Por Juan Pablo Martínez Zúñiga

Poco realmente es lo que la cinematografía británica ha desarrollado en los últimos años en cuanto a sus relatos cortesanos o de época en comparación a lo que llegó a producir en los 90’s o inicios de siglo, en particular los esfuerzos de directores y/o productores como Ismael Merchant, James Ivory o Shekhar Kapur, sin contar por supuesto esfuerzos bien trazados para la televisión como los documentales generados en el History Channel o la serie “The Crown” para Netflix. Es por ello que “Victoria & Abdul”, cinta dirigida por el agudo y usualmente confiable Stephen Frears (“Relaciones Peligrosas”, “Mi Bella Lavandería”, “Filomena”) basándose en una historia real, debió refinar la mirada en cuanto a su aproximación íntima de una conocida figura monárquica -la Reina Victoria en su etapa crepuscular- una vez que tanto el director como el bagaje argumental de su cine natal han depurado muy bien sus herramientas narrativas y plásticas con el paso de los años para superar un relato meramente anecdótico. Pero anécdota es lo único que encontramos en esta cinta, bellamente fotografiada y espléndidamente llevada a cuestas por su protagonista, la Dama Judi Dench, a quien no le resulta ajena tanto la investidura real habiendo interpretado a diversas soberanas británicas en su ilustre carrera (incluyendo a la misma Victoria en la notable cinta “Su Majestad, La Sra. Brown”) como el trabajar con Frears. Desafortunadamente su histrionismo no basta para elevar un filme que muestra peculiar desinterés por mostrar a sus personajes protagónicos como seres humanos dimensionados o reales, delineando sus acciones y conductas con endeble tiza que los presenta como simples cartones que se desplazan, hablan y solo en ocasiones (en especial durante el tercer acto) muestran emociones genuinas.

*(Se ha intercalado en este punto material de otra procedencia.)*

[src/rtl/button_conditioner.sv]
// button_conditioner: per-channel 2-FF synchroniser, debounce FSM and
// registered level / press / release outputs for N_BTN push-buttons.
// Optional feature macro: BTN_AUTOREPEAT_EN adds auto-repeat press strobes
// while a button stays held.
//
// Handshake: there is no valid/ready handshake. btn_press and btn_release
// are one-cycle strobes that downstream logic samples on every clock;
// btn_level is a steady debounced level.
module button_conditioner #(
  parameter int N_BTN           = 5,
  parameter int DEBOUNCE_CYCLES = 500000,
  parameter int BTN_ACTIVE_LOW  = 0,
  parameter int REPEAT_DELAY    = 25000000,
  parameter int REPEAT_PERIOD   = 5000000
) (
  input  logic             clk,
  input  logic             rst_n,
  input  logic [N_BTN-1:0] btn_raw,
  output logic [N_BTN-1:0] btn_level,
  output logic [N_BTN-1:0] btn_press,
  output logic [N_BTN-1:0] btn_release
);

  localparam int CW = $clog2(DEBOUNCE_CYCLES + 1);
  localparam logic [CW-1:0] CNT_LAST = CW'(DEBOUNCE_CYCLES - 1);

  localparam logic [1:0] IDLE        = 2'd0;
  localparam logic [1:0] PRESS_CHK   = 2'd1;
  localparam logic [1:0] HELD        = 2'd2;
  localparam logic [1:0] RELEASE_CHK = 2'd3;

`ifdef BTN_AUTOREPEAT_EN
  localparam int RMAX = (REPEAT_DELAY > REPEAT_PERIOD) ? REPEAT_DELAY : REPEAT_PERIOD;
  localparam int RW   = $clog2(RMAX + 1);
  localparam logic [RW-1:0] DELAY_LAST  = RW'(REPEAT_DELAY - 1);
  localparam logic [RW-1:0] PERIOD_LAST = RW'(REPEAT_PERIOD - 1);
`endif

  logic [N_BTN-1:0] norm;
  logic [N_BTN-1:0] sync1;
  logic [N_BTN-1:0] sync2;

  // Normalise polarity so that 1 always means pressed.
  always_comb begin
    norm = (BTN_ACTIVE_LOW != 0) ? ~btn_raw : btn_raw;
  end

  // Two-stage synchroniser; reset value is the released level.
  always_ff @(posedge clk or negedge rst_n) begin
    if (!rst_n) begin
      sync1 <= '0;
      sync2 <= '0;
    end else begin
      sync1 <= norm;
      sync2 <= sync1;
    end
  end

  for (genvar g = 0; g < N_BTN; g++) begin : g_ch
    logic [1:0]    state;     // debug-visible FSM state for this channel
    logic [CW-1:0] cnt;
    logic          level_r;
    logic          press_r;
    logic          release_r;
    logic          s;
`ifdef BTN_AUTOREPEAT_EN
    logic [RW-1:0] rpt;
    logic          rpt_periodic;  // first repeat already issued
`endif

    assign s = sync2[g];

    // Debounce FSM: a change is accepted only after DEBOUNCE_CYCLES stable samples.
    always_ff @(posedge clk or negedge rst_n) begin
      if (!rst_n) begin
        state     <= IDLE;
        cnt       <= '0;
        level_r   <= 1'b0;
        press_r   <= 1'b0;
        release_r <= 1'b0;
`ifdef BTN_AUTOREPEAT_EN
        rpt          <= '0;
        rpt_periodic <= 1'b0;
`endif
      end else begin
        press_r   <= 1'b0;
        release_r <= 1'b0;
        case (state)
          IDLE: begin
            if (s) begin
              state <= PRESS_CHK;
              cnt   <= '0;
            end
          end
          PRESS_CHK: begin
            if (!s) begin
              state <= IDLE;
            end else if (cnt == CNT_LAST) begin
              state   <= HELD;
              level_r <= 1'b1;
              press_r <= 1'b1;
`ifdef BTN_AUTOREPEAT_EN
              rpt          <= '0;
              rpt_periodic <= 1'b0;
`endif
            end else begin
              cnt <= cnt + 1'b1;
            end
          end
          HELD: begin
            if (!s) begin
              state <= RELEASE_CHK;
              cnt   <= '0;
            end else begin
`ifdef BTN_AUTOREPEAT_EN
              // Repeat counter only advances while the button sits in HELD.
              if (rpt == (rpt_periodic ? PERIOD_LAST : DELAY_LAST)) begin
                press_r      <= 1'b1;
                rpt          <= '0;
                rpt_periodic <= 1'b1;
              end else begin
                rpt <= rpt + 1'b1;
              end
`endif
            end
          end
          RELEASE_CHK: begin
            if (s) begin
              state <= HELD;
            end else if (cnt == CNT_LAST) begin
              state     <= IDLE;
              level_r   <= 1'b0;
              release_r <= 1'b1;
`ifdef BTN_AUTOREPEAT_EN
              rpt          <= '0;
              rpt_periodic <= 1'b0;
`endif
            end else begin
              cnt <= cnt + 1'b1;
            end
          end
          default: state <= IDLE;
        endcase
      end
    end

    assign btn_level[g]   = level_r;
    assign btn_press[g]   = press_r;
    assign btn_release[g] = release_r;
  end

endmodule
[config.mk]
export PLATFORM = sky130hd
export DESIGN_NAME = button_conditioner
export DESIGN_NICKNAME = d
export VERILOG_FILES = /design/src/rtl/button_conditioner.sv
export SDC_FILE = /design/constraint.sdc
export NUM_CORES = 1
export LEC_CHECK = 0
export CAP_MARGIN = 10
export CORE_ASPECT_RATIO = 0.75
export CORE_MARGIN = 2
export CORE_UTILIZATION = 37
export DETAILED_ROUTE_END_ITERATION = 7
export PLACE_DENSITY = 0.49
export SLEW_MARGIN = 30
export SYNTH_ARGS = -nofsm -noshare
export SYNTH_HDL_FRONTEND = slang
export SYNTH_SLANG_ARGS = --single-unit
[constraint.sdc]
create_clock -name clk -period 2.6 [get_ports clk]
set_clock_uncertainty 0.2 [all_clocks]
set_input_delay 0.39 -clock clk [delete_from_list [all_inputs] [get_ports clk]]
set_output_delay 0.39 -clock clk [all_outputs]
set_load 0.03 [all_outputs]
After elaboration in Yosys (flattened, before gate mapping)
Cells that the tools add are included.
Storage, ports and cells
  register bits after elaboration: 130
  logic and storage cells: 232
Cells by class
  add/subtract/negate cells: 5
  equality and inequality tests: 60
  multiplexer cells: 115
  reductions and logical operators: 25
Operators by type and width (number)
  $mux W19: 25
  $pmux W19 S4: 5
  $add A19 B1 Y19 const B: 5
  $eq A19 B19 Y1 const B: 5
  $mux W2: 30
  $ne A2 B2 Y1 const B: 30
  $mux W1: 45
  $pmux W2 S4: 5
  $reduce_and A4 Y1: 10
  $ne A3 B3 Y1 const B: 10
  $reduce_and A5 Y1: 5
  $eq A2 B2 Y1 const B: 10
  $eq A2 B1 Y1 const B: 5
  $logic_not A2 Y1: 5
  $pmux W1 S2: 5
  $reduce_bool A2 Y1: 5

Longest topological paths before layout
  word-level depth: 4
  depth in mapped cells: 7
  depth with buffers taken out: 6

Least setup slack after synthesis
Ideal clock, no wire load.
  kind: register to register
  start: register g_ch[4].cnt[0]
  end: register g_ch[4].cnt[18]
  setup time: 0.069 ns
  arrival: 1.976 ns
  data required time: 2.331 ns
  setup slack: 0.355 ns
  stages on the path, launching flop included: 7
  buffers on the path: 0
  period minus slack after synthesis: 2.245 ns
  cells stage by stage: dfrtp_1 > ha_1 > and4_1 > nand4_1 > or4_1 > or4_1 > nand3_1
Between the ends
  longest elaborated chain between the ends: 4
Ends and longest elaborated chain
  start, declared: RTL line 61  | logic [CW-1:0] cnt;
  start signal, assigned: RTL line 107  | cnt <= cnt + 1'b1;
  start signal, assigned: RTL line 139  | cnt <= cnt + 1'b1;
  $add A19 B1 Y19 / $eq A19 B19 Y1 (equally long branches)
  $mux W19 (*): RTL line 98, 130
  $mux W19 (on tied branches): RTL line 128, 96
  $pmux W19 S4 (*): RTL line 88  | case (state)
Mark *: on every way between the ends. The rest lies on a longest branch, timed or not. The select of a mux whose other input is x is not followed.
A chain may end at the register's enable or synchronous reset.

Final worst setup path
Same ends and word-level chain as after synthesis.

==> qor.yml <==
status:
  outcome: "finished clean"
drt:
  drtAntennaViolNets: 0
  routedWlPerCell_um: 15.5
  drt-initial-drc-count: 350
  wirelength_um: 16200
  dr.pass1.iters: 5
  route.detailed.drc: 0
  viasPerCell: 5.56
  num_vias: 5819
hold_path:
  min_path_type: "flop to flop"
  worstHoldStart: "sync1[3]"
job:
  max-cap-violations: 0
final_layout:
  fillers: 1804
  layout-drive-gt1-share: 0.0864
  area_delta_synth_final_pct: 16.5
  multiInputGateArea_um2: 3410
  regArea_um2: 3250
  stdcell_count: 1046
  fin_nets: 798
  antenna_cells: 0
clocking:
  clk_pin_slew_ps: 60
  insertion_delay_ps: 420
  cts_setup_buffers: 0
  cts-root-buf: "clkbuf_16"
  cts_buffer_depth: 2
  clock_sinks: 130
  cts_buffers: 17
  cts_tree: "done"
  h-tree-depth: 4
timing:
  worst_pin_slew_ps: 649
  fmax_mhz: 413
  tns_ps: 0
  maxSlewHeadroom: 0.565
  rsz0062_at_grt: "no"
  setup_viol_count_final: 0
  fin_crit_ps: 2420
  finalCritPeriodShare: 0.932
  drv_slew: 0
  hold_viol: 0
  whs_ps: 147
floorplan:
  ioPinCount: 22
  die_h_um: 123
  die_w_um: 163
  die-area_um2: 20000
  start_util: 0.377
  core_um2: 18500
  num_rows: 43
worst_setup_path:
  crit_arrival_ps: 2570
  r2r_start: "g_ch[4].cnt[0]"
  critPathLaunch: "g_ch[4].cnt[0]"
  required_ps: 2750
  critPathMaxFanout: 5
  path_class: "flop to flop"
  startpoint_type: "flop"
  end_kind: "flop"
  reg2reg_slack_ps: 180
synth:
  syn_avg_cell_area_um2: 9.01
  ys_seq_area_frac: 0.466
  synth_area_um2: 6980
  synth_seq_cells: 130
  synth_flop_cell: "dfrtp_1"
  synth_edf_count: 0
  syn_nets: 786
  yosysUniqueCellTypes: 53
  ys_warn_count: 0
  async_flop_share: 1.00
  syn_inst: 774
power_and_ir_drop:
  p_leak_nw: 3.39
  power_mw: 5.10
  peakVddDrop_v: 0.000384
  power.density_nw_per_um2: 627
place:
  dp_cells: 1013
  gp_congestion: 0.819
  dp_hpwl_um: 10800
  port_buffers: 21
global_routing:
  grt_pass1_wl_um: 27900
  grtUsageTotal: 0.174
  grt_pass1_vias: 5415
  antenna_found_initial: 0
  grt_overflow_total: 0
  grt_max_degree: 46
## sequential cells by signal (all words and copies together) (netlist names), named ones only
register        flops
sync1               5
g_ch.release_r      5
g_ch.press_r        5
g_ch.state          5
g_ch.cnt           95
sync2               5
g_ch.level_r        5
## through the flow
stage,instance area [um2],utilization,setup slack [ps]
6_report,8130,0.439,177
5_1_grt,8130,0.439,25.2
4_1_cts,8130,0.439,185
3_5_place_dp,7470,0.403,201
3_3_place_gp,7460,0.403,219
2_1_floorplan,6980,-,355
## layout by cell type, fill, tap and decap left out, drive strengths merged, types with 7 or more instances in the layout
cell type | netlist | final
or4 | 19 | 19
and3 | 18 | 18
o41ai | 12 | 12
inv | 20 | 20
nand4 | 34 | 34
xnor2 | 10 | 10
nand3 | 56 | 56
buf | 19 | 24
o21ai | 44 | 44
dfrtp | 130 | 130
xor2 | 8 | 8
o211ai | 7 | 7
a21oi | 34 | 34
mux2i | 14 | 14
or3 | 11 | 11
nand2 | 100 | 100
and4 | 8 | 8
nor3 | 23 | 23
nor2 | 53 | 53
a22o | 14 | 14
nor4 | 14 | 14
and2 | 8 | 8
a31oi | 10 | 10
clkdlybuf4s50 | 0 | 20
clkbuf | 33 | 23
## final cells by class
class / instances / area share
Clock buffer: 23 / 0.0613
Sequential cell: 130 / 0.400
Timing Repair Buffer: 45 / 0.0531
Multi-Input combinational cell: 572 / 0.419
Inverter: 20 / 0.00924
Clock inverter: 9 / 0.0185
Tap cell: 247 / 0.0380
## worst paths after layout
check,cells past startpoint,end
worst max-delay path,6,g_ch[4].cnt[18]
worst min-delay path,0,sync2[3]
worst max register to register,6,g_ch[4].cnt[18]
worst min register to register,0,sync2[3]
max in group asynchronous,3,g_ch[3].cnt[13]
min in group asynchronous,2,g_ch[1].cnt[6]
## routing by layer
layer  share of wire  up-vias  wire [um]  global-route usage
met5               0        -          0                   0
met4           0.012        0        187              0.0658
met3           0.027       18        432              0.0352
met2            0.43       75       6910               0.248
met1            0.54     2851       8710               0.260
li1                -     2875          -                   -
## where the power goes
group / total, mW / switching [mW] / leakage (nW) / internal (mW)
sequential: 2.20 / 0.105 / 1.77 / 2.09
combinational: 0.285 / 0.169 / 1.31 / 0.115
clock: 2.62 / 0.890 / 0.315 / 1.73
total: 5.10 / 1.16 / 3.39 / 3.93
## kinds of logic (layout without fill, tap and decap cells)
| kind of cell | Yosys count | count (layout) | synth area share |
|---|---|---|---|
| AND/OR/NAND/NOR | 383 | 383 | 0.291 |
| AO/OA/AOI/OAI | 146 | 146 | 0.134 |
| flip-flops | 130 | 130 | 0.466 |
| buffers and inverters | 72 | 97 | 0.0475 |
| multiplexers | 20 | 20 | 0.0298 |
| XOR/XNOR | 18 | 18 | 0.0226 |
| adder cells (fa/ha/maj) | 5 | 5 | 0.00897 |
## timing repair
item	CTS	global route
resized for setup	0	0
setup endpoints to repair	0	0
hold endpoints to repair	42	0
hold buffers	1	0
## critical path, cell delays in order, from the launching register on
cell and delay (ps):
dfrtp_1 390, ha_1 240, and4_1 260, nand4_1 180, or4_1 580, or4_1 400, nand3_1 90
## Yosys cell counts, drive strengths merged, types with 5 or more instances
cell,number,area (um2)
a31oi,10,62.6
a21o,5,37.5
nor3b,6,45.0
nor2,53,199
nand4b,6,52.6
and3,18,113
or4,19,143
and4,8,70.1
or3,11,68.8
nor4b,6,52.6
dfrtp,130,3250
nand2,100,375
and2,8,50.1
o211ai,7,52.6
a21oi,34,170
nand4,34,213
buf,19,133
o21ai,44,220
nor3,23,115
nor4,14,87.6
o31ai,5,37.5
xor2,8,70.1
mux2i,14,140
nand3,56,285
clkbuf,33,124
inv,20,75.1
ha,5,62.6
nand2b,6,37.5
mux2,6,67.6
a22o,14,123
xnor2,10,87.6
o41ai,12,105
Power figures use the tool's default switching activity.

Ubicada a finales del Siglo XIX, la cinta comienza con una Reina Victoria (Dench) sumida en el hastío de la vida en el palacio, hasta que conoce a un hindú de clase baja llamado Abdul Karim (Ali Fazal), quien fortuitamente arriba a la Gran Bretaña junto con su amigo Mohammed (Adeel Akhtar) como emisarios de su patria para obsequiarle a la monarca una moneda ceremonial con que se pretende honrarla al ser gobernante imperial de su nación. Quebrantando el protocolo real, el joven y apuesto Abdul cruza miradas con la reina, quien solicita verlo a solas. A partir de ese momento ella encontrará en el indostano una catarsis a la sofocante opulencia normativa que conforma su cotidiano, conduciéndola a un mundo de descubrimientos cuando él le habla sobre su cultura, literatura y condición social de su tierra. Más los lazos que comienzan a estrecharse entre ellos causa disturbios y encono entre sus reales cortesanos, incluyendo a Bertie, Príncipe de Gales (Eddie Izzard), quienes no ven con buenos ojos que un plebeyo adquiera sus privilegios, por lo que serán sus confabulaciones e intentos por deshacerse de Abdul los que inyectarán drama e intriga al relato.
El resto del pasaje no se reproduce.